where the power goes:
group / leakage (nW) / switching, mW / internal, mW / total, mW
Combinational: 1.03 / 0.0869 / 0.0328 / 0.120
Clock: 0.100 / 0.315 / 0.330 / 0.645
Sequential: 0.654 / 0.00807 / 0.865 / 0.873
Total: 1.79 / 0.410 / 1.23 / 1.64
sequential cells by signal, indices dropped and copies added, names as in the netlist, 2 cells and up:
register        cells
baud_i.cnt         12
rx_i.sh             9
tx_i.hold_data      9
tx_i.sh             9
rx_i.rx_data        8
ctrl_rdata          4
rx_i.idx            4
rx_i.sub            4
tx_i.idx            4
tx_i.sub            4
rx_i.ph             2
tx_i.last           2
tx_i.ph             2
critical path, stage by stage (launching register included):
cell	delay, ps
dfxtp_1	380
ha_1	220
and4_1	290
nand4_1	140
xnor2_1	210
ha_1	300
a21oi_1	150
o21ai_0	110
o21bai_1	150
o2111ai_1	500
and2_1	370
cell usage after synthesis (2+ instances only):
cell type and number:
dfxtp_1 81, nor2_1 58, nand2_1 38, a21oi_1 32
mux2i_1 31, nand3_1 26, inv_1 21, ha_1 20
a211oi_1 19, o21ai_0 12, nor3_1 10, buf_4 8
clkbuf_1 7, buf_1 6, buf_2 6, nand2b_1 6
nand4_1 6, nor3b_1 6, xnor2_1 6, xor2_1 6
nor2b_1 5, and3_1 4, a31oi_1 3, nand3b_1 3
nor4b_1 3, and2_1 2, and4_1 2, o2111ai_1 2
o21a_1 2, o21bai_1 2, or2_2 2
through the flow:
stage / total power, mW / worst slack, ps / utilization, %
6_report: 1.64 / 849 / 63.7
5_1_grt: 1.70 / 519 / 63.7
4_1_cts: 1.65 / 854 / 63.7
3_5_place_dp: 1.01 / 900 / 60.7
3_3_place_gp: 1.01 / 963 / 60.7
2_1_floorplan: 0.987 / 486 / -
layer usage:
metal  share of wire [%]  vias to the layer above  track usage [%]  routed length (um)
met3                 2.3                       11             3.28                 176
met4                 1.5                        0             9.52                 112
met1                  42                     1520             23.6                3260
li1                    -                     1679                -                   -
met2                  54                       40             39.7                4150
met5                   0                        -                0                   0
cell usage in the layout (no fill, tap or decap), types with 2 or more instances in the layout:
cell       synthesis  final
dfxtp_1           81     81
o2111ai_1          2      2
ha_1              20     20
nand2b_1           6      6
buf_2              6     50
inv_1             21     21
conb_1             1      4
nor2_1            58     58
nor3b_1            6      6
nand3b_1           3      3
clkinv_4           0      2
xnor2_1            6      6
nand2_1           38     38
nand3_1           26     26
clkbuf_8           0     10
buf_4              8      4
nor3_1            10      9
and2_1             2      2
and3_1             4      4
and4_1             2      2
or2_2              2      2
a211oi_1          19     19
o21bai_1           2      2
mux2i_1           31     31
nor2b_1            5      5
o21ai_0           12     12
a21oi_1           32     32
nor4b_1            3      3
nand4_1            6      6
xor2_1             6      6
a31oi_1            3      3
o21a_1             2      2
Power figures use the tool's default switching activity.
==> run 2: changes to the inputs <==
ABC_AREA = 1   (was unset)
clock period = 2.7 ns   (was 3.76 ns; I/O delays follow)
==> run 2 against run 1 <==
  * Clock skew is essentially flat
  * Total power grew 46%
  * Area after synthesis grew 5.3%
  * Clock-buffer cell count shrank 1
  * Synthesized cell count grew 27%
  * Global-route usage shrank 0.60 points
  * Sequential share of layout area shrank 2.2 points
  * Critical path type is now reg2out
<file path="config.mk">
export PLATFORM = sky130hd
export DESIGN_NAME = vr_fault_supervisor
export DESIGN_NICKNAME = d
export VERILOG_FILES = /design/src/rtl/vr_fault_pkg.sv /design/src/rtl/sync_bank.sv /design/src/rtl/tick_gen.sv /design/src/rtl/fault_delay.sv /design/src/rtl/vr_fault_supervisor.sv
export SDC_FILE = /design/constraint.sdc
export NUM_CORES = 1
export LEC_CHECK = 0
export CAP_MARGIN = 40
export CORE_MARGIN = 5
export CORE_UTILIZATION = 45
export CTS_BUF_LIST = sky130_fd_sc_hd__clkbuf_8 sky130_fd_sc_hd__clkbuf_16
export CTS_CLUSTER_DIAMETER = 200
export DETAILED_ROUTE_END_ITERATION = 12
export GPL_TIMING_DRIVEN = 0
export SKIP_LAST_GASP = 1
export SYNTH_ARGS = -nofsm -noshare
export SYNTH_HDL_FRONTEND = slang
export SYNTH_HIERARCHICAL = 1
export SYNTH_SLANG_ARGS = --single-unit
</file>
<file path="constraint.sdc">
create_clock -name clk -period 2.5 [get_ports clk]
set_input_delay 0.375 -clock clk [delete_from_list [all_inputs] [get_ports clk]]
set_output_delay 0.375 -clock clk [all_outputs]
set_load 0.03 [all_outputs]
</file>
<file path="src/rtl/vr_fault_pkg.sv">
package vr_fault_pkg;
    typedef enum logic [2:0] {
        ST_IDLE,
        ST_START,
        ST_RUN,
        ST_FAULT,
        ST_CROWBAR,
        ST_OVLOCK
    } sup_state_t;

    // delay timer slots
    localparam int DLY_OC  = 0;
    localparam int DLY_IMB = 1;
    localparam int DLY_UV  = 2;
    localparam int DLY_OVL = 3;
    localparam int NUM_DLY = 4;

    // synchronizer bit slots
    localparam int SI_OC_HALF  = 0;
    localparam int SI_OC_SET   = 1;
    localparam int SI_OC_SHORT = 2;
    localparam int SI_IMBAL    = 3;
    localparam int SI_UV       = 4;
    localparam int SI_OV_LO    = 5;
    localparam int SI_OV_HI    = 6;
    localparam int SI_OV_LOW   = 7;
    localparam int SI_HOT      = 8;
    localparam int SI_TWO_PH   = 9;
    localparam int SI_EN       = 10;
    localparam int SI_SUPPLY   = 11;
    localparam int NUM_SYNC    = 12;
endpackage

</file>
<file path="src/rtl/sync_bank.sv">
module sync_bank #(
    parameter int WIDTH = 8
) (
    input  logic             clk,
    input  logic             rst_n,
    input  logic [WIDTH-1:0] d_i,
    output logic [WIDTH-1:0] q_o
);
    logic [WIDTH-1:0] stage1;

    for (genvar b = 0; b < WIDTH; b++) begin : g_bit
        always_ff @(posedge clk or negedge rst_n) begin
            if (!rst_n) begin
                stage1[b] <= 1'b0;
                q_o[b]    <= 1'b0;
            end else begin
                stage1[b] <= d_i[b];
                q_o[b]    <= stage1[b];
            end
        end
    end
endmodule

</file>
<file path="src/rtl/tick_gen.sv">
module tick_gen #(
    parameter int DIV = 50
) (
    input  logic clk,
    input  logic rst_n,
    output logic tick_o
);
    localparam int CW = (DIV > 1) ? $clog2(DIV) : 1;
    localparam logic [CW-1:0] LAST = CW'(DIV - 1);

    logic [CW-1:0] cnt;

    always_ff @(posedge clk or negedge rst_n) begin
        if (!rst_n)           cnt <= '0;
        else if (cnt == LAST) cnt <= '0;
        else                  cnt <= cnt + 1'b1;
    end

    assign tick_o = (cnt == LAST);
endmodule

</file>
<file path="src/rtl/fault_delay.sv">
module fault_delay #(
    parameter int LIMIT = 1000
) (
    input  logic clk,
    input  logic rst_n,
    input  logic tick_i,
    input  logic hold_i,
    output logic expired_o
);
    localparam int CW = $clog2(LIMIT + 1);
    localparam logic [CW-1:0] TOP = CW'(LIMIT);

    logic [CW-1:0] cnt;

    // any break in the condition restarts the window
    always_ff @(posedge clk or negedge rst_n) begin
        if (!rst_n)                     cnt <= '0;
        else if (!hold_i)               cnt <= '0;
        else if (tick_i && cnt != TOP)  cnt <= cnt + 1'b1;
    end

    assign expired_o = (cnt == TOP);
endmodule

</file>
<file path="src/rtl/vr_fault_supervisor.sv">
module vr_fault_supervisor
    import vr_fault_pkg::*;
#(
    parameter int NPHASE     = 2,
    parameter int TICK_DIV   = 50,
    parameter int OC_TICKS   = 120,
    parameter int LONG_TICKS = 1000
) (
    input  logic              clk,
    input  logic              rst_n,
    input  logic              oc_half_i,
    input  logic              oc_set_i,
    input  logic              oc_short_i,
    input  logic              imbal_i,
    input  logic              uv_i,
    input  logic              ov_lo_i,
    input  logic              ov_hi_i,
    input  logic              ov_low_i,
    input  logic              hot_i,
    input  logic              two_phase_i,
    input  logic              en_i,
    input  logic              supply_ok_i,
    output logic              pgood_o,
    output logic [NPHASE-1:0] hs_en_o,
    output logic [NPHASE-1:0] ls_en_o,
    output logic              ss_req_o,
    output logic              throttle_n_o
);
    logic [NUM_SYNC-1:0] raw, syn;
    logic                tick;
    logic [NUM_DLY-1:0]  hold, expired;
    sup_state_t          state, state_nx;

    assign raw[SI_OC_HALF]  = oc_half_i;
    assign raw[SI_OC_SET]   = oc_set_i;
    assign raw[SI_OC_SHORT] = oc_short_i;
    assign raw[SI_IMBAL]    = imbal_i;
    assign raw[SI_UV]       = uv_i;
    assign raw[SI_OV_LO]    = ov_lo_i;
    assign raw[SI_OV_HI]    = ov_hi_i;
    assign raw[SI_OV_LOW]   = ov_low_i;
    assign raw[SI_HOT]      = hot_i;
    assign raw[SI_TWO_PH]   = two_phase_i;
    assign raw[SI_EN]       = en_i;
    assign raw[SI_SUPPLY]   = supply_ok_i;

    sync_bank #(.WIDTH(NUM_SYNC)) u_sync (
        .clk   (clk),
        .rst_n (rst_n),
        .d_i   (raw),
        .q_o   (syn)
    );

    tick_gen #(.DIV(TICK_DIV)) u_tick (
        .clk    (clk),
        .rst_n  (rst_n),
        .tick_o (tick)
    );

    logic two_ph, en_s, sup_s, ov_hi_s, ov_low_s, hot_s;
    logic oc_dly_flag, oc_hard_flag, armed;

    assign two_ph   = syn[SI_TWO_PH];
    assign en_s     = syn[SI_EN];
    assign sup_s    = syn[SI_SUPPLY];
    assign ov_hi_s  = syn[SI_OV_HI];
    assign ov_low_s = syn[SI_OV_LOW];
    assign hot_s    = syn[SI_HOT];

    // single-phase halves the threshold: each tier moves down one flag
    assign oc_dly_flag  = two_ph ? syn[SI_OC_SET]   : syn[SI_OC_HALF];
    assign oc_hard_flag = two_ph ? syn[SI_OC_SHORT] : syn[SI_OC_SET];
    assign armed        = (state == ST_RUN) || (state == ST_START);

    assign hold[DLY_OC]  = armed && oc_dly_flag;
    assign hold[DLY_IMB] = armed && two_ph && syn[SI_IMBAL];
    assign hold[DLY_UV]  = armed && syn[SI_UV];
    assign hold[DLY_OVL] = armed && syn[SI_OV_LO];

    for (genvar g = 0; g < NUM_DLY; g++) begin : g_dly
        fault_delay #(.LIMIT((g == DLY_OC) ? OC_TICKS : LONG_TICKS)) u_dly (
            .clk       (clk),
            .rst_n     (rst_n),
            .tick_i    (tick),
            .hold_i    (hold[g]),
            .expired_o (expired[g])
        );
    end

    always_ff @(posedge clk or negedge rst_n) begin
        if (!rst_n) state <= ST_IDLE;
        else        state <= state_nx;
    end

    always_comb begin
        state_nx = state;
        if (!sup_s) begin
            state_nx = ST_IDLE;
        end else begin
            unique case (state)
                ST_IDLE: begin
                    if (ov_hi_s)   state_nx = ST_CROWBAR;
                    else if (en_s) state_nx = ST_START;
                end
                ST_START, ST_RUN: begin
                    if (ov_hi_s)                         state_nx = ST_CROWBAR;
                    else if (!en_s)                      state_nx = ST_IDLE;
                    else if (oc_hard_flag || |expired)   state_nx = ST_FAULT;
                    else                                 state_nx = ST_RUN;
                end
                ST_FAULT: begin
                    if (ov_hi_s)    state_nx = ST_CROWBAR;
                    else if (!en_s) state_nx = ST_IDLE;
                end
                ST_CROWBAR: begin
                    if (ov_low_s) state_nx = ST_OVLOCK;
                end
                ST_OVLOCK: begin
                    if (ov_hi_s) state_nx = ST_CROWBAR;
                end
                default: state_nx = ST_IDLE;
            endcase
        end
    end

    always_comb begin
        pgood_o  = 1'b0;
        hs_en_o  = '0;
        ls_en_o  = '0;
        ss_req_o = 1'b0;
        unique case (state)
            ST_START: begin
                hs_en_o  = '1;
                ls_en_o  = '1;
                ss_req_o = 1'b1;
            end
            ST_RUN: begin
                hs_en_o = '1;
                ls_en_o = '1;
                pgood_o = 1'b1;
            end
            ST_CROWBAR: ls_en_o = '1;
            ST_IDLE, ST_FAULT, ST_OVLOCK: ;
            default: ;
        endcase
    end

    assign throttle_n_o = !hot_s;
endmodule

</file>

* **Task instructions**
Copy each line of the listing that carries the word "after".

* **Answer**
cell usage after synthesis (2+ instances only):
  * Area after synthesis grew 5.3%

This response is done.